_WHAT TO WORK ON_
Every record must appear in the answer exactly as it stands.

Start of EXCERPTED RECORDS

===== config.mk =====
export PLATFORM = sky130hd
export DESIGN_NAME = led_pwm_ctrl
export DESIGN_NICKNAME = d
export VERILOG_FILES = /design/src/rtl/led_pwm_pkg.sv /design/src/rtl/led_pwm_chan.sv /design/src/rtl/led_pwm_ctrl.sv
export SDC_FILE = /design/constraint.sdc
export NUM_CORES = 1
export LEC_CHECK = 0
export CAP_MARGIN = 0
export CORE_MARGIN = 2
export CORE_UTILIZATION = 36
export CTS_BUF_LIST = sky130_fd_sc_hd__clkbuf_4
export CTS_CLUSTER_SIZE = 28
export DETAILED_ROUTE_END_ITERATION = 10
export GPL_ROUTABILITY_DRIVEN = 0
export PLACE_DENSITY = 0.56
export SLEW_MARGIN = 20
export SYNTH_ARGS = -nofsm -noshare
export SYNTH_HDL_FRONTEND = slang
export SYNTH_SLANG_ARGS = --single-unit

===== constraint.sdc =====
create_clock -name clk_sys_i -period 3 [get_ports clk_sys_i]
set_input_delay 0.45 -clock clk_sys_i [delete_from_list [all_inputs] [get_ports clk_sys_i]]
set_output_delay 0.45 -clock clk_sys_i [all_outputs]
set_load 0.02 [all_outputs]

End of EXCERPTED RECORDS

_FINAL ANSWER_
===== config.mk =====
export PLATFORM = sky130hd
export DESIGN_NAME = led_pwm_ctrl
export DESIGN_NICKNAME = d
export VERILOG_FILES = /design/src/rtl/led_pwm_pkg.sv /design/src/rtl/led_pwm_chan.sv /design/src/rtl/led_pwm_ctrl.sv
export SDC_FILE = /design/constraint.sdc
export NUM_CORES = 1
export LEC_CHECK = 0
export CAP_MARGIN = 0
export CORE_MARGIN = 2
export CORE_UTILIZATION = 36
export CTS_BUF_LIST = sky130_fd_sc_hd__clkbuf_4
export CTS_CLUSTER_SIZE = 28
export DETAILED_ROUTE_END_ITERATION = 10
export GPL_ROUTABILITY_DRIVEN = 0
export PLACE_DENSITY = 0.56
export SLEW_MARGIN = 20
export SYNTH_ARGS = -nofsm -noshare
export SYNTH_HDL_FRONTEND = slang
export SYNTH_SLANG_ARGS = --single-unit

===== constraint.sdc =====
create_clock -name clk_sys_i -period 3 [get_ports clk_sys_i]
set_input_delay 0.45 -clock clk_sys_i [delete_from_list [all_inputs] [get_ports clk_sys_i]]
set_output_delay 0.45 -clock clk_sys_i [all_outputs]
set_load 0.02 [all_outputs]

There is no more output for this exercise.